Wednesday, September 19, 2007
Chris Knight, The National Post
Published: Thursday, September 13, 2007
Every filmmaker worries about pleasing the critics. The two most worrisome and influential for Julie Taymor and her Beatles musical Across the Universe weren't Ebert & Roeper, however, but Sir Paul and Ringo.
"I was sitting right next to Paul McCartney," says Taymor, remembering an early screening, "and so scared and nervous, and he really liked the movie and under his breath he started even singing one of the songs. I could feel him moving to All My Loving."
Ringo Starr took in the film in Los Angeles at a screening attended by Evan Rachel Wood and Jim Sturgess, who play the lead characters of Lucy and Jude in the film. "We spent the whole time watching him watching the film," says Sturgess, "and we're like, 'Yes! He's tapping his foot!' "
Sturgess, a 26-year-old from London, got to meet Starr after the screening and says: "The biggest compliment of all was he didn't realize that I wasn't from Liverpool. If Ringo Starr bought it, that was good enough for me."
Across the Universe had a gala screening at the Toronto International Film Festival Monday and opens in Toronto, Montreal and Vancouver tomorrow, with wider release to follow. The movie uses Beatles songs to tell of a group of young people in the '60s: Jude, who travels from Liverpool to America to find his father; Lucy, with whom he falls in love; and Max (Joe Anderson), Lucy's carefree brother, who gets drafted and sent to Vietnam.
Minor characters such as Prudence, Sadie and JoJo allow for more lyrics and songs to be used; in all, 33 of the group's numbers saturate the picture, and the two-hour-and-13-minute movie has only about a half hour of actual dialogue.

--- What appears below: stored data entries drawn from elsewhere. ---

[src/rtl/stream_mux_rr.sv]
// N-channel stream multiplexer with round-robin arbitration and a registered
// valid/ready output stage. STREAM_MUX_PKT_LOCK_EN adds in_last/out_last packet locking.
module stream_mux_rr
   import stream_mux_pkg::*;
#(
   parameter int WIDTH    = DEF_WIDTH,
   parameter int CHANNELS = DEF_CHANNELS
) (
   input  logic                       clk,
   input  logic                       reset,
   input  logic [CHANNELS*WIDTH-1:0]  in_data,
   input  logic [CHANNELS-1:0]        in_valid,
   output logic [CHANNELS-1:0]        in_ready,
`ifdef STREAM_MUX_PKT_LOCK_EN
   input  logic [CHANNELS-1:0]        in_last,
   output logic                       out_last,
`endif
   output logic [WIDTH-1:0]           out_data,
   output logic [clog2(CHANNELS)-1:0] out_chan,
   output logic                       out_valid,
   input  logic                       out_ready
);

   localparam int SEL_W = clog2(CHANNELS);

   logic [CHANNELS-1:0] grant_s;
   logic [SEL_W-1:0]    grant_idx_s;
   logic                grant_valid_s;
   logic                space_s;
   logic                accept_s;

   logic                out_valid_q, out_valid_d;
   logic [WIDTH-1:0]    out_data_q, out_data_d;
   logic [SEL_W-1:0]    out_chan_q, out_chan_d;
`ifdef STREAM_MUX_PKT_LOCK_EN
   logic                out_last_q, out_last_d;
`endif

   rr_arbiter #(.CHANNELS(CHANNELS)) u_arb (
      .clk         (clk),
      .reset       (reset),
      .req         (in_valid),
      .advance     (accept_s),
      .adv_idx     (grant_idx_s),
`ifdef STREAM_MUX_PKT_LOCK_EN
      .adv_last    (in_last[grant_idx_s]),
`endif
      .grant       (grant_s),
      .grant_idx   (grant_idx_s),
      .grant_valid (grant_valid_s)
   );

   assign space_s  = !out_valid_q || out_ready;
   assign accept_s = |(in_valid & in_ready);

   // Offer ready only to the granted channel, and only when the register can take a beat
   always_comb begin
      if (grant_valid_s && space_s && !reset) begin
         in_ready = grant_s;
      end else begin
         in_ready = {CHANNELS{1'b0}};
      end
   end

   // Output register next state: load on accept, drop valid on consume, else hold
   always_comb begin
      out_valid_d = out_valid_q;
      out_data_d  = out_data_q;
      out_chan_d  = out_chan_q;
`ifdef STREAM_MUX_PKT_LOCK_EN
      out_last_d  = out_last_q;
`endif
      if (accept_s) begin
         out_valid_d = 1'b1;
         out_data_d  = in_data[int'(grant_idx_s)*WIDTH +: WIDTH];
         out_chan_d  = grant_idx_s;
`ifdef STREAM_MUX_PKT_LOCK_EN
         out_last_d  = in_last[grant_idx_s];
`endif
      end else if (out_valid_q && out_ready) begin
         out_valid_d = 1'b0;
      end else begin
         out_valid_d = out_valid_q;
      end
   end

   // Output register; reset discards any held beat
   always_ff @(posedge clk) begin
      if (reset) begin
         out_valid_q <= OUT_VALID_RST;
         out_data_q  <= {WIDTH{OUT_DATA_RST_BIT}};
         out_chan_q  <= SEL_W'(OUT_CHAN_RST);
`ifdef STREAM_MUX_PKT_LOCK_EN
         out_last_q  <= OUT_LAST_RST;
`endif
      end else begin
         out_valid_q <= out_valid_d;
         out_data_q  <= out_data_d;
         out_chan_q  <= out_chan_d;
`ifdef STREAM_MUX_PKT_LOCK_EN
         out_last_q  <= out_last_d;
`endif
      end
   end

   assign out_valid = out_valid_q;
   assign out_data  = out_data_q;
   assign out_chan  = out_chan_q;
`ifdef STREAM_MUX_PKT_LOCK_EN
   assign out_last  = out_last_q;
`endif

endmodule

[config.mk]
export PLATFORM = sky130hd
export DESIGN_NAME = stream_mux_rr
export DESIGN_NICKNAME = d
export VERILOG_FILES = /design/src/rtl/stream_mux_pkg.sv /design/src/rtl/stream_mux_rr_arbiter.sv /design/src/rtl/stream_mux_rr.sv
export SDC_FILE = /design/constraint.sdc
export NUM_CORES = 1
export LEC_CHECK = 0
export ABC_CLOCK_PERIOD_IN_PS = 4800
export BUFFER_PORTS_ARGS = -buffer_cell sky130_fd_sc_hd__buf_2
export CORE_MARGIN = 2
export CORE_UTILIZATION = 46
export DETAILED_ROUTE_END_ITERATION = 6
export HOLD_SLACK_MARGIN = 0.06
export PLACE_DENSITY = 0.83
export SYNTH_ARGS = -nofsm -noshare
export SYNTH_HDL_FRONTEND = slang
export SYNTH_HIERARCHICAL = 1
export SYNTH_SLANG_ARGS = --single-unit
export TNS_END_PERCENT = 20
[constraint.sdc]
create_clock -name clk -period 4.8 [get_ports clk]
set_input_delay 0.96 -clock clk [delete_from_list [all_inputs] [get_ports clk]]
set_output_delay 0.96 -clock clk [all_outputs]
set_load 0.005 [all_outputs]
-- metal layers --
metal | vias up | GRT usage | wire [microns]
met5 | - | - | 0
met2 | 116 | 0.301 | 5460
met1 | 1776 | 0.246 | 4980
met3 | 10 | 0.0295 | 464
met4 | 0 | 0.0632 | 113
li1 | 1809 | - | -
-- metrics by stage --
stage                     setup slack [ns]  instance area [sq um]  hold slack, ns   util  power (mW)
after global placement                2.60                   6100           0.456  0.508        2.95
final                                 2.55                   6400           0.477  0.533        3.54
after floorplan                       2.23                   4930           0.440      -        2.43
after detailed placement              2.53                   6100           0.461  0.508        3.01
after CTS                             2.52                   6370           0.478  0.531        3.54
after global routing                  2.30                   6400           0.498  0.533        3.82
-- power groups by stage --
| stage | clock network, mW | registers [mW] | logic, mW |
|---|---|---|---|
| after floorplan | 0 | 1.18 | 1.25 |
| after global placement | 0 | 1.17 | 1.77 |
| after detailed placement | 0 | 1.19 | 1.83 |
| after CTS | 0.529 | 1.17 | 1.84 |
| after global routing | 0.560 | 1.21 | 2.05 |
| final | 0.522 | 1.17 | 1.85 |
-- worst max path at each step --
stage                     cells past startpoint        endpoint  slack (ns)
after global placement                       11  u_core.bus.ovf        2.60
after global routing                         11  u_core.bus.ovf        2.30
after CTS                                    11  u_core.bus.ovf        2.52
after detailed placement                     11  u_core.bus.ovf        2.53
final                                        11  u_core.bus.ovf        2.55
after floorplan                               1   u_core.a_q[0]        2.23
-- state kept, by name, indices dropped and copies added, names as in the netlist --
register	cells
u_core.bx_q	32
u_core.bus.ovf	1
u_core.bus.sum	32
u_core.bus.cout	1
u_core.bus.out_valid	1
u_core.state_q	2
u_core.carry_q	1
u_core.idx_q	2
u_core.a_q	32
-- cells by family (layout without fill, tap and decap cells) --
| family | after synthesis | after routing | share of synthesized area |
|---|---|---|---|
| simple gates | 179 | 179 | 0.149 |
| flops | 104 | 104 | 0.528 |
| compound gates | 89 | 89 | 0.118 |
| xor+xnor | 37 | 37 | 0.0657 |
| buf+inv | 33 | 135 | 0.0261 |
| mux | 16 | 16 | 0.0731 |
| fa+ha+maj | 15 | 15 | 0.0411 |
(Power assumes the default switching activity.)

Taymor won two Tonys -- direction and costume design -- for her Broadway adaption of Disney's The Lion King. Both those talents are on display in Across the Universe. "You'd be walking around one day and suddenly you'd see this giant puppet being built in the next studio," Sturgess recalls.
For Taymor, part of the appeal of Across the Universe was its epic nature. "You have a love story but you also have a story of ambition," she says. "You can't just do the hippies and the psychedelics without doing the race riots and the darkness."
The original idea from screenwriters Dick Clement and Ian La Frenais was to use 15 songs, but the concept kept growing. "The story was created by listening to 200 songs and choosing songs that could lend themselves to this basic story," says Taymor, "and then the story was created around the songs. It was a round robin that way, one thing inspiring another."
In addition to his powerful singing voice in Across the Universe, Sturgess stars in the upcoming films The Other Boleyn Girl with Scarlett Johansson, Natalie Portman and Eric Bana; and 21 with Kate Bosworth, Kevin Spacey and Laurence Fishburne. He also has a role in Crossing Over, starring Harrison Ford, Ashley Judd and Sean Penn.
"I had a great time because I had the privilege of discovering him," says Taymor proudly.
The film held open casting sessions in London, Liverpool, Manchester, Blackpool and America, but when she saw Sturgess, "I knew right away. There was no doubt. He had the edge. He had the voice. There's no disconnect between his speaking voice and when he starts to sing, he's a consummate musician."
She says Sturgess got an early taste of fame at a taping of The Oprah Winfrey Show, which has yet to be broadcast. "It was like being at an early Beatles concert," she says. "The swooning ladies!"